Hybrid Platforms of Silicon Nanowires and Carbon Nanotubes in an Ionic Liquid Bucky Gel

Silicon nanowires (NWs) are appealing building blocks for low-cost novel concept devices with improved performances. In this research paper, we realized a hybrid platform combining an array of vertically oriented Si NWs with different types of bucky gels, obtained from carbon nanotubes (CNT) dispersed into an ionic liquid (IL) matrix. Three types of CNT bucky gels were obtained from imidazolium-based ionic liquids (BMIM-I, BIMI-BF4, and BMIM-Tf2N) and semiconductive CNTs, whose structural and optical responses to the hybrid platforms were analyzed and compared. We investigated the electrical response of the IL-CNT/NW hybrid junctions in dark and under illumination for each platform and its correlation to the ionic liquid characteristics and charge mobility.

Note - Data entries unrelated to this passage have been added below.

Source: an optimization exercise on an open RTL-to-GDS flow (aim: small area, a short achievable clock period and few clock cycles per item). Production flows keep margins and buffers that such runs may drop. Function was checked by simulation only, so behaviour that the tests miss may differ from the original. Power figures rest on the tool's default switching activity, not on a simulated workload.

v6:
==> flow/design.v (excerpt) <==
module receive_reorder_window (
	input  logic                  clk,
	input  logic                  arst_n,
	input  logic                  req_valid,
	output logic                  req_stall,
	input  logic [32:0]           req,
	output logic                  rsp_valid,
	input  logic                  rsp_stall,
	output logic [105:0]          rsp,
	input  logic                  cfg_valid,
	output logic                  cfg_ready,
	input  logic [6:0]            cfg_data
);
	localparam logic [2:0] ST_OK       = 3'd0;
	localparam logic [2:0] ST_OVERFLOW = 3'd1;
	localparam logic [2:0] ST_ALREADY  = 3'd2;
	localparam logic [2:0] ST_NO_DATA  = 3'd3;
	localparam logic [2:0] ST_MISMATCH = 3'd4;
	logic [15:0] pay_mem [64];
	logic [63:0] occ_q;       
	logic [63:0] hi_q;        
	logic [63:0] full_q;      
	logic [15:0] base_q;
	logic [63:0] bsel_q;      
	logic [6:0]  count_q;
	logic [6:0]  range_q;
	logic [15:0] lim_q;       
	logic [63:0] keep_q;      
	logic [32:0] hd;
	logic [5:0]  hq;
	logic        vh;
	logic [32:0] sk;
	logic [5:0]  sq;
	logic        vs;
	logic        v1;
	logic        mode1;
	logic        over1;       
	logic        neg1;        
	logic        g2_1;        
	logic [5:0]  p1;          
	logic        kocc1, khi1;
	logic [15:0] pay1;
	logic        wb_v;
	logic [5:0]  wb_idx;
	logic [15:0] wb_data;
	logic        rsp_valid_q;
	logic [2:0]  status_q;
	logic [15:0] payout_q;
	logic acc, exe, mv, hld;
	assign acc       = req_valid && !vs;
	assign exe       = v1 && (!rsp_valid_q || !rsp_stall);
  ...
Settings: LEC_CHECK=0, CAP_MARGIN=20, CORE_MARGIN=2, CORE_UTILIZATION=60, CTS_BUF_LIST=sky130_fd_sc_hd__clkbuf_16, CTS_CLUSTER_DIAMETER=100, CTS_CLUSTER_SIZE=26, SETUP_SLACK_MARGIN=4.8, SLEW_MARGIN=20; clock period 8.0 ns.
run.sh (not shown) runs the stock make flow with config.mk's settings and CLKGATE_MAP_FILE= SYNTH_SCRIPT=/design/flow/synth_recipe.tcl, a recipe that flattens the netlist after the stock synthesis.
Testbench counts of v6, summed over its fixed seeds: cycles 13,693, items 12,000.
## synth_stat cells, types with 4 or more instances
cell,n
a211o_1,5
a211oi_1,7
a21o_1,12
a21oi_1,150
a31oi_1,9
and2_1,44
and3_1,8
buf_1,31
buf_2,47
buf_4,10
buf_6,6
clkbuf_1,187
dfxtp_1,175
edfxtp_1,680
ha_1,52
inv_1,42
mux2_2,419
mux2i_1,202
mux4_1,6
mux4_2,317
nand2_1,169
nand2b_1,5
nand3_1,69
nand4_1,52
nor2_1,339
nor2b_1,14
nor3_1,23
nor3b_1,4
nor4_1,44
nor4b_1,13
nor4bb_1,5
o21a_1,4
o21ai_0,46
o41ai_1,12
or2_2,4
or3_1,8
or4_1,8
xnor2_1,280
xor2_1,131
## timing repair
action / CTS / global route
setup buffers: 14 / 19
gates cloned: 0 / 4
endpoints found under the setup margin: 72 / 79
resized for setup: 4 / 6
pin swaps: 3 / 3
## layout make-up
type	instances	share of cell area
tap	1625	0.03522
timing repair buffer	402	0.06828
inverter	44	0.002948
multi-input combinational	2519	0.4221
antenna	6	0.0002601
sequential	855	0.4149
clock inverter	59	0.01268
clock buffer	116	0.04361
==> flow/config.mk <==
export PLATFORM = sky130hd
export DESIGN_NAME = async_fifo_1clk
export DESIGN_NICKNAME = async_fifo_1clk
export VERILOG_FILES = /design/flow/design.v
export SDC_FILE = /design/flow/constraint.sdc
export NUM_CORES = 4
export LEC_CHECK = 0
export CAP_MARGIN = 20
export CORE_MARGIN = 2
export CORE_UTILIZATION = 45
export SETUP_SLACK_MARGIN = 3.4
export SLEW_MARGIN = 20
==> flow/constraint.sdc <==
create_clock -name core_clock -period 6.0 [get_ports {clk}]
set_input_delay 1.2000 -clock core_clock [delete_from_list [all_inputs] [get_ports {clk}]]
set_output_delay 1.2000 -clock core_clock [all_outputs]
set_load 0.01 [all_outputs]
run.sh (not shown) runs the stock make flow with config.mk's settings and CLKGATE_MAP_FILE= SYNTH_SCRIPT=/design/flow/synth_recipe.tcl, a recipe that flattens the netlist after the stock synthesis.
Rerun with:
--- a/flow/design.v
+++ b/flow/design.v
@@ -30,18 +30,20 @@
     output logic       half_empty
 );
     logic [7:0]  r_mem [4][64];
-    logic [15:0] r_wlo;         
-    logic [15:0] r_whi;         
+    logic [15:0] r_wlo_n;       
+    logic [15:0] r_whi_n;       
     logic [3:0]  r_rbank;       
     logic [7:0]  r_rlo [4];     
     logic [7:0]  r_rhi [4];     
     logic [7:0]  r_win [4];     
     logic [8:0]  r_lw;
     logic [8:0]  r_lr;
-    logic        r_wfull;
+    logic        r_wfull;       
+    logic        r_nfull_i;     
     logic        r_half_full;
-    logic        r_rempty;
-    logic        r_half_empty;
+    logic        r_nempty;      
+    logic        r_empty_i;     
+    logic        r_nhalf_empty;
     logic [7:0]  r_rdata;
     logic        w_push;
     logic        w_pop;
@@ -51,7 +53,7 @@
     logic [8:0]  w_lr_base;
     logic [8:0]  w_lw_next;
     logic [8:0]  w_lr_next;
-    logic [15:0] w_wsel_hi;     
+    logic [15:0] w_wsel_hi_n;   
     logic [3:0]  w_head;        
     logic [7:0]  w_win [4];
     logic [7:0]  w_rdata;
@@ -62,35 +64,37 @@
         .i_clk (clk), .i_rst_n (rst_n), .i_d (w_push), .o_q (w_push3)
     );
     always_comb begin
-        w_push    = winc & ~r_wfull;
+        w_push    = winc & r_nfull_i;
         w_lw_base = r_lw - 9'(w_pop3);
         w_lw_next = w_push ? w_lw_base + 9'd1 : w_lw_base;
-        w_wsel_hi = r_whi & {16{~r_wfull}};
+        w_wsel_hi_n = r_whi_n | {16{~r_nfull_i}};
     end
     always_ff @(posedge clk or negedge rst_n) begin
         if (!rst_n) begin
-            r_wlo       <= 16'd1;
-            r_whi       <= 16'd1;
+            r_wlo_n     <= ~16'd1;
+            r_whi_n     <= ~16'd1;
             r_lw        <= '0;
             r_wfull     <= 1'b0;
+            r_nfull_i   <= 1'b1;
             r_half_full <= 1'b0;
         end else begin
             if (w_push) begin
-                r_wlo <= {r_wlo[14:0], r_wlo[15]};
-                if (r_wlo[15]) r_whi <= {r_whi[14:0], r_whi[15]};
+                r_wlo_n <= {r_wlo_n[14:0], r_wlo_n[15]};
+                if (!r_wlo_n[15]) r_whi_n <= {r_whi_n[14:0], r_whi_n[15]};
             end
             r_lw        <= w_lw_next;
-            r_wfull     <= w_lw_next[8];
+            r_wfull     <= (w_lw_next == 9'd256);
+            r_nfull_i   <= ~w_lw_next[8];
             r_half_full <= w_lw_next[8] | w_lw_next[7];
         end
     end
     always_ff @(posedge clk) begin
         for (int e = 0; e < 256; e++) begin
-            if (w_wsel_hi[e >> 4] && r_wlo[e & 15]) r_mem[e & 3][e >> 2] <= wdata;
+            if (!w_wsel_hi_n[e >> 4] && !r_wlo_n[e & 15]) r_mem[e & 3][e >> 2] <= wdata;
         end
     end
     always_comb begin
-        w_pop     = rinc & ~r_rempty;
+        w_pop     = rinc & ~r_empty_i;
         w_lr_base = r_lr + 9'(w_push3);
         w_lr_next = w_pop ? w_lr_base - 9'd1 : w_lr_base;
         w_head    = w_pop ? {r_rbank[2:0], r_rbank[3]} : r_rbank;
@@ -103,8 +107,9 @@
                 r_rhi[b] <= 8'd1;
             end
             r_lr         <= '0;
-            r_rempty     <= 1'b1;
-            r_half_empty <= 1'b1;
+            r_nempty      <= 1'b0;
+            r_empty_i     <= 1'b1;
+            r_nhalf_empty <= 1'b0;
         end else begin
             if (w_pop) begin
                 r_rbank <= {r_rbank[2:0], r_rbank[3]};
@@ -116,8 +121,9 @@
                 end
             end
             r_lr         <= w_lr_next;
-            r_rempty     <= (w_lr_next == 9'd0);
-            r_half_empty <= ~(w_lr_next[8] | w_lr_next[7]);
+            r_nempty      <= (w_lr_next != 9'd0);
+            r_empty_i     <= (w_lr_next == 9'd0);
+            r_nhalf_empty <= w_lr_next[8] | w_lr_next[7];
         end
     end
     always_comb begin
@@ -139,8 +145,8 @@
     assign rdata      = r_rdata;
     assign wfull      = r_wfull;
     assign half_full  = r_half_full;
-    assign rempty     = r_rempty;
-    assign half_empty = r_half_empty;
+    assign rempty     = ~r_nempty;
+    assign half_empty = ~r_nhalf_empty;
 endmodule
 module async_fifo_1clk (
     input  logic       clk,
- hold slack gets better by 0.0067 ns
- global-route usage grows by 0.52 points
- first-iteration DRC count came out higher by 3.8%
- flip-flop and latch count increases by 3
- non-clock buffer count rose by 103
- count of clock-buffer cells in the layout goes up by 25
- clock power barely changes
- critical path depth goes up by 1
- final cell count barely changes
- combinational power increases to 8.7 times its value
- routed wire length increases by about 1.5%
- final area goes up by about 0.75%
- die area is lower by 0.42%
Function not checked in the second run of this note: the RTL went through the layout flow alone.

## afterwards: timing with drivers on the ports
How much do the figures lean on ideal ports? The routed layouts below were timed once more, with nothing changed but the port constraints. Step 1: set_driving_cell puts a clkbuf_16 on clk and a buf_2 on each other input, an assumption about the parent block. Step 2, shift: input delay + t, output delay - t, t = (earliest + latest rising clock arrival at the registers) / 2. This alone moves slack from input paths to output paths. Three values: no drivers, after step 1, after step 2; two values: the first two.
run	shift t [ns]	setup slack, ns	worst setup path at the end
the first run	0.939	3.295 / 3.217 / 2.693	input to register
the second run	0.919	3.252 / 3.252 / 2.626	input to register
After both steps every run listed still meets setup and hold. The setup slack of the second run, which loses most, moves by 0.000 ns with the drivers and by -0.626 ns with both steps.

The reported results confirm the attractiveness of such IL-CNT/NW hybrid platforms as novel light-responsive materials for photovoltaic applications. In particular, our best performing cell reported a short-circuit current density of 5.6 mA/cm(2) and an open-circuit voltage of 0.53 V.

Automated summary

In this research, a hybrid platform combining vertically oriented silicon nanowires and different types of carbon nanotube bucky gels in an ionic liquid matrix was realized. The structural and optical responses of three types of CNT bucky gels to the hybrid platforms were analyzed and compared. The electrical response of the IL-CNT/NW hybrid junctions in dark and under illumination was investigated, and its correlation to the ionic liquid characteristics and charge mobility was studied. The results confirm the attractiveness of IL-CNT/NW hybrid platforms as novel light-responsive materials for photovoltaic applications, with the best performing cell showing a short-circuit current density of 5.6 mA/cm(2) and an open-circuit voltage of 0.53 V.